▸ **Exercise**
Pull out of the data below the stretch of lines bounded by the one containing "ent_live <= '0;" and the one containing "Total iterations of", both bounds included, unchanged.

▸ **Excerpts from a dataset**
____________________

Context: an optimization exercise on an open-source flow, tuned for small area and a short achievable clock period. The choices shown serve that exercise and are no tape-out recipe. The RTL was checked by simulation tests, not by an equivalence proof against the original design. Power and IR drop assume default switching activity.

==> inputs of 10-18 <==
Design exu_top, start of the top module:
module exu_top
#(
  parameter int OITF_DEPTH = 4,
  localparam int ITAG_W = (OITF_DEPTH > 1) ? $clog2(OITF_DEPTH) : 1
) (
  input  logic              clk,
  input  logic              i_rst,
  input  logic              i_valid,
  output logic                   o_ready,
  input  exu_op_pkg::exu_op_t           i_op,
  input  exu_cfg_pkg::rfidx_t            i_rs1idx,
  input  exu_cfg_pkg::rfidx_t            i_rs2idx,
  input  exu_cfg_pkg::rfidx_t            i_rdidx,
  input  exu_cfg_pkg::xlen_t             i_imm,
  output logic                   o_lsu_cmd_valid,
  input  logic              i_lsu_cmd_ready,
  output exu_cfg_pkg::xlen_t                  o_lsu_cmd_addr,
  output logic [ITAG_W-1:0]      o_lsu_cmd_itag,
  input  logic              i_lsu_valid,
  output logic                   o_lsu_ready,
  input  exu_cfg_pkg::xlen_t             i_lsu_wdat,
  input  logic [ITAG_W-1:0] i_lsu_itag,
  output logic                   o_wbck_ena,
  output exu_cfg_pkg::rfidx_t                 o_wbck_rdidx,
  output exu_cfg_pkg::xlen_t                  o_wbck_wdat,
  output logic                   o_oitf_empty,
  output logic                   o_exu_active
);
clock: 15.0 ns
lec_check: 0
cap_margin: 20
core_margin: 2
core_utilization: 40
cts_cluster_diameter: 80
cts_cluster_size: 20
setup_slack_margin: 0.05
slew_margin: 20
standard.sh (not shown) runs the stock make flow with config.mk's settings and CLKGATE_MAP_FILE= SYNTH_SCRIPT=/design/flow/synth_recipe.tcl, a recipe that flattens the netlist after the stock synthesis.
==> flow/flow/run.sh <==
#!/bin/bash
# Own flow: the standard layout (standard.sh, unchanged synthesis), with
# the input and output port buffers made of buf_2 cells instead of the delay
# cells that buffer_ports picks by default. Every port still gets a buffer.
set -euo pipefail
bash standard.sh BUFFER_PORTS_ARGS="-buffer_cell sky130_fd_sc_hd__buf_2" finish > flow_make.log 2>&1
==> inputs of 05-17, as changes to 10-18 <==
--- a/flow/design.v
+++ b/flow/design.v
@@ -154,17 +154,17 @@
   assign is_sub  = (i_op == exu_op_pkg::OP_SUB);
   assign opb   = (use_imm ? i_imm : i_rs2) ^ {XLEN{is_sub}};
   assign sum_x = {i_rs1, 1'b1} + {opb, is_sub};
   assign sum   = sum_x[XLEN:1];
   exu_dot u_dot (.i_a (i_rs1), .i_b (i_rs2), .o_sum (dot_sum));
   always_comb begin
     case (i_op)
-      exu_op_pkg::OP_AND:  result = i_rs1 & opb;
-      exu_op_pkg::OP_OR:   result = i_rs1 | opb;
-      exu_op_pkg::OP_XOR:  result = i_rs1 ^ opb;
+      exu_op_pkg::OP_AND:  result = i_rs1 & i_rs2;
+      exu_op_pkg::OP_OR:   result = i_rs1 | i_rs2;
+      exu_op_pkg::OP_XOR:  result = i_rs1 ^ i_rs2;
       default: result = sum;
     endcase
   end
   assign o_wbck_valid   = i_valid & ~is_load & i_rdwen;
   assign o_wbck_wdat    = result;
   assign o_wbck_dot     = (i_op == exu_op_pkg::OP_DOT);
   assign o_wbck_dot_sum = dot_sum;
@@ -459,16 +459,17 @@
   output logic                   o_wbck_valid,
   input  logic              i_wbck_ready,
   output exu_cfg_pkg::xlen_t                  o_wbck_wdat,
   output exu_cfg_pkg::rfidx_t                 o_wbck_rdidx
 );
   logic [ITAG_W:0]         alc_ptr;
   logic [ITAG_W:0]         ret_ptr;
-  logic [OITF_DEPTH-1:0]   ent_live;
+  logic [OITF_DEPTH-1:0]   ent_vld;
   exu_cfg_pkg::rfidx_t                  ent_rdidx [OITF_DEPTH];
+  logic                    ent_rdwen [OITF_DEPTH];
   logic                    full;
   logic                    head_rdwen;
   logic                    ret_ena;
   logic                    hit_rs1;
   logic                    hit_rs2;
   logic                    hit_rd;
   logic [ITAG_W:0]         alc_ptr_inc;
@@ -486,49 +487,50 @@
     end
   end
   assign o_oitf_empty = (alc_ptr == ret_ptr);
   assign full         = (alc_ptr[ITAG_W-1:0] == ret_ptr[ITAG_W-1:0])
                       & (alc_ptr[ITAG_W] != ret_ptr[ITAG_W]);
   assign o_dis_ready  = ~full;
   assign o_dis_itag   = alc_ptr[ITAG_W-1:0];
-  assign head_rdwen   = ent_live[ret_ptr[ITAG_W-1:0]];
+  assign head_rdwen   = ent_rdwen[ret_ptr[ITAG_W-1:0]];
   assign o_lsu_ready  = ~o_oitf_empty & (i_lsu_itag == ret_ptr[ITAG_W-1:0])
                       & (~head_rdwen | i_wbck_ready);
   assign ret_ena      = i_lsu_valid & o_lsu_ready;
   assign o_wbck_valid = i_lsu_valid & ~o_oitf_empty & head_rdwen
                       & (i_lsu_itag == ret_ptr[ITAG_W-1:0]);
   assign o_wbck_wdat  = i_lsu_wdat;
   assign o_wbck_rdidx = ent_rdidx[ret_ptr[ITAG_W-1:0]];
   always_ff @(posedge clk) begin
     if (i_rst) begin
       alc_ptr <= '0;
       ret_ptr <= '0;
-      ent_live <= '0;
+      ent_vld <= '0;
     end else begin
       if (i_dis_ena) begin
-        ent_live[alc_ptr[ITAG_W-1:0]] <= i_dis_rdwen;
+        ent_vld[alc_ptr[ITAG_W-1:0]] <= 1'b1;
         alc_ptr <= alc_ptr_inc;
       end
       if (ret_ena) begin
-        ent_live[ret_ptr[ITAG_W-1:0]] <= 1'b0;
+        ent_vld[ret_ptr[ITAG_W-1:0]] <= 1'b0;
         ret_ptr <= ret_ptr_inc;
       end
     end
   end
   always_ff @(posedge clk) begin
     if (i_dis_ena) begin
       ent_rdidx[alc_ptr[ITAG_W-1:0]] <= i_dis_rdidx;
+      ent_rdwen[alc_ptr[ITAG_W-1:0]] <= i_dis_rdwen;
     end
   end
   always_comb begin
     hit_rs1 = 1'b0;
     hit_rs2 = 1'b0;
     hit_rd  = 1'b0;
     for (int i = 0; i < OITF_DEPTH; i++) begin
-      if (ent_live[i]) begin
+      if (ent_vld[i] && ent_rdwen[i]) begin
         hit_rs1 = hit_rs1 | (ent_rdidx[i] == i_rs1idx);
         hit_rs2 = hit_rs2 | (ent_rdidx[i] == i_rs2idx);
         hit_rd  = hit_rd  | (ent_rdidx[i] == i_rdidx);
       end
     end
   end
   assign o_match_rs1 = hit_rs1 & i_rs1en;
CTS_CLUSTER_DIAMETER = not set   (was 80)
CTS_CLUSTER_SIZE = not set   (was 20)
SETUP_SLACK_MARGIN = not set   (was 0.05)
==> run notes <==
item                                                                    05-17                    10-18
Run status                                            complete, no violations  complete, no violations
Share of total power in combinational logic                              6.2%                     8.2%
Total iterations of the first detailed-routing run                         14                       10
Cell count after placement                                               6916                     6851
HPWL after DPL                                                         207 mm                   215 mm
Core box area                                                    142000 sq um             140000 sq um
Number of setup buffers added after CTS                                     1                        5
Worst-path clk slew                                                   0.06 ns                  0.09 ns
Count of sequential standard cells                                       1060                     1056
Post-synth EDFFs                                                         1016                     1012
Combined area of the multi-input logic cells                      24000 sq um              23600 sq um
Clock distribution power                                              2.92 mW                  1.92 mW
Simple-gate share of the synthesized area                               9.22%                    8.15%
WP buf/inv                                                                 16                       12
Fraction of power consumed by sequential logic                          49.9%                    58.2%
Pin count of the biggest net entering global routing                       43                       55
Number of clock buffers inserted by TritonCTS                             111                       66
Data arrival time of the critical path                               11.82 ns                 11.76 ns
Via count normalized by instance count                                   7.15                     7.19
Met1 Wirelength                                                        105 mm                   108 mm
Length in cells of the worst reg-to-reg path                               36                       32
Net count of the finished layout                                         5610                     5477
Met3 WL                                                               48.6 mm                  45.6 mm

==> run a <==
exu_top with an RTL version that a note above also has.
==> flow/design.v (excerpt) <==
module exu_top
#(
  parameter int OITF_DEPTH = 4,
  localparam int ITAG_W = (OITF_DEPTH > 1) ? $clog2(OITF_DEPTH) : 1
) (
  input  logic              clk,
  input  logic              i_rst,
  input  logic              i_valid,
  output logic                   o_ready,
  input  exu_op_pkg::exu_op_t           i_op,
  input  exu_cfg_pkg::rfidx_t            i_rs1idx,
  input  exu_cfg_pkg::rfidx_t            i_rs2idx,
  input  exu_cfg_pkg::rfidx_t            i_rdidx,
  input  exu_cfg_pkg::xlen_t             i_imm,
  output logic                   o_lsu_cmd_valid,
  input  logic              i_lsu_cmd_ready,
  output exu_cfg_pkg::xlen_t                  o_lsu_cmd_addr,
  output logic [ITAG_W-1:0]      o_lsu_cmd_itag,
  input  logic              i_lsu_valid,
  output logic                   o_lsu_ready,
  input  exu_cfg_pkg::xlen_t             i_lsu_wdat,
  input  logic [ITAG_W-1:0] i_lsu_itag,
  output logic                   o_wbck_ena,
  output exu_cfg_pkg::rfidx_t                 o_wbck_rdidx,
  output exu_cfg_pkg::xlen_t                  o_wbck_wdat,
  output logic                   o_oitf_empty,
  output logic                   o_exu_active
);
==> flow/config.mk <==
export PLATFORM = sky130hd
export DESIGN_NAME = exu_top
export DESIGN_NICKNAME = exu_top
export VERILOG_FILES = /design/flow/design.v
export SDC_FILE = /design/flow/constraint.sdc
export NUM_CORES = 4
export LEC_CHECK = 0
export CAP_MARGIN = 20
export CORE_MARGIN = 2
export CORE_UTILIZATION = 40
export CTS_CLUSTER_DIAMETER = 100
export CTS_CLUSTER_SIZE = 30
export SLEW_MARGIN = 20
==> flow/constraint.sdc <==
create_clock -name core_clock -period 15.0 [get_ports {clk}]
set_input_delay 3.0000 -clock core_clock [delete_from_list [all_inputs] [get_ports {clk}]]
set_output_delay 3.0000 -clock core_clock [all_outputs]
set_load 0.01 [all_outputs]
Scripts as last shown in full above: flow/flow/run.sh
==> run b (differences from run a) <==
==> flow/run.sh (new file) <==
#!/bin/bash
# synth_recipe.tcl (not shown) runs the flow's synth.tcl, then flattens the netlist and writes it again
# the make line also repeats each setting of config.mk as NAME=value (left out here)
make -C /OpenROAD-flow-scripts/flow DESIGN_CONFIG=/design/flow/config.mk WORK_HOME=/design/flow/orfs CLKGATE_MAP_FILE= SYNTH_SCRIPT=/design/flow/synth_recipe.tcl finish
--- a/flow/config.mk
+++ b/flow/config.mk
@@ -9,5 +9,3 @@
 export CORE_MARGIN = 2
 export CORE_UTILIZATION = 40
-export CTS_CLUSTER_DIAMETER = 100
-export CTS_CLUSTER_SIZE = 30
 export SLEW_MARGIN = 20
removed: flow/flow/run.sh
removed: flow/standard.sh
==> impl_metrics.toml <==
[setup_path]
worst-r2r-cell-count = 36

[power_and_ir_drop]
powerClk_mw = 1.60
pwr-share-seq = 0.622
peakVddDrop_mv = 0.0870

[detailed_routing]
wl_per_cell_microns = 43.7
drt-total-wl_mm = 307

[layout]
buffer_area_frac = 0.109
multi_input_area_share = 0.354

[outcome]
outcome = "no timing/DRC/antenna violations"

[sta]
finalWorstSetupSlack_ns = 0.174
That was run a.
==> impl_metrics.toml <==
[outcome]
outcome = "no timing/DRC/antenna violations"

[global_routing]
grt_use_met3 = 0.161

[detailed_routing]
m1WireLength_mm = 111
drt-total-wl_mm = 324
wl_per_cell_microns = 43.4

[sta]
finalWorstSetupSlack_ns = 0.194

[layout]
multi_input_area_share = 0.327
mostFrequentLayoutCell = "edfxtp_1"

[power_and_ir_drop]
peakVddDrop_mv = 0.104
pwr-share-seq = 0.492
powerClk_mw = 2.96

[setup_path]
worst-r2r-cell-count = 37
That was run b.

## what the ideal ports hide
Ports are ideal in the flow. The routed layouts listed here were re-timed in OpenROAD.
Step 1 assumes that a clkbuf_16 drives the clock port and a buf_2 every other input.
Step 2, shift: input delay + t, output delay - t, t = (earliest + latest rising clock arrival at the registers) / 2. This alone moves slack from input paths to output paths.
a / b / c = ideal / step 1 / step 2; a / b = the first two.
run | shift t [ns] | setup slack, ns | worst setup path at the end | latest minus earliest clock arrival (ns) | worst slew at a driven data input, ns
10-18 | 0.767 | 0.237 / 0.214 / 0.214 | input to output | 0.039 / 0.040 | 0.14
05-17 | 0.804 | 0.181 / 0.161 / 0.161 | input to output | 0.055 / 0.055 | 0.09
run a | 0.768 | 0.174 / 0.152 / 0.152 | input to output | 0.052 / 0.051 | 0.09
run b | 0.828 | 0.194 / 0.173 / 0.173 | input to output | 0.055 / 0.055 | 0.09
After both steps every run listed still meets setup and hold. For 10-18, which loses most, drivers alone change the setup slack by -0.023 ns; drivers and shift together by -0.023 ns.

____________________

▸ **Result below**
-      ent_live <= '0;
+      ent_vld <= '0;
     end else begin
       if (i_dis_ena) begin
-        ent_live[alc_ptr[ITAG_W-1:0]] <= i_dis_rdwen;
+        ent_vld[alc_ptr[ITAG_W-1:0]] <= 1'b1;
         alc_ptr <= alc_ptr_inc;
       end
       if (ret_ena) begin
-        ent_live[ret_ptr[ITAG_W-1:0]] <= 1'b0;
+        ent_vld[ret_ptr[ITAG_W-1:0]] <= 1'b0;
         ret_ptr <= ret_ptr_inc;
       end
     end
   end
   always_ff @(posedge clk) begin
     if (i_dis_ena) begin
       ent_rdidx[alc_ptr[ITAG_W-1:0]] <= i_dis_rdidx;
+      ent_rdwen[alc_ptr[ITAG_W-1:0]] <= i_dis_rdwen;
     end
   end
   always_comb begin
     hit_rs1 = 1'b0;
     hit_rs2 = 1'b0;
     hit_rd  = 1'b0;
     for (int i = 0; i < OITF_DEPTH; i++) begin
-      if (ent_live[i]) begin
+      if (ent_vld[i] && ent_rdwen[i]) begin
         hit_rs1 = hit_rs1 | (ent_rdidx[i] == i_rs1idx);
         hit_rs2 = hit_rs2 | (ent_rdidx[i] == i_rs2idx);
         hit_rd  = hit_rd  | (ent_rdidx[i] == i_rdidx);
       end
     end
   end
   assign o_match_rs1 = hit_rs1 & i_rs1en;
CTS_CLUSTER_DIAMETER = not set   (was 80)
CTS_CLUSTER_SIZE = not set   (was 20)
SETUP_SLACK_MARGIN = not set   (was 0.05)
==> run notes <==
item                                                                    05-17                    10-18
Run status                                            complete, no violations  complete, no violations
Share of total power in combinational logic                              6.2%                     8.2%
Total iterations of the first detailed-routing run                         14                       10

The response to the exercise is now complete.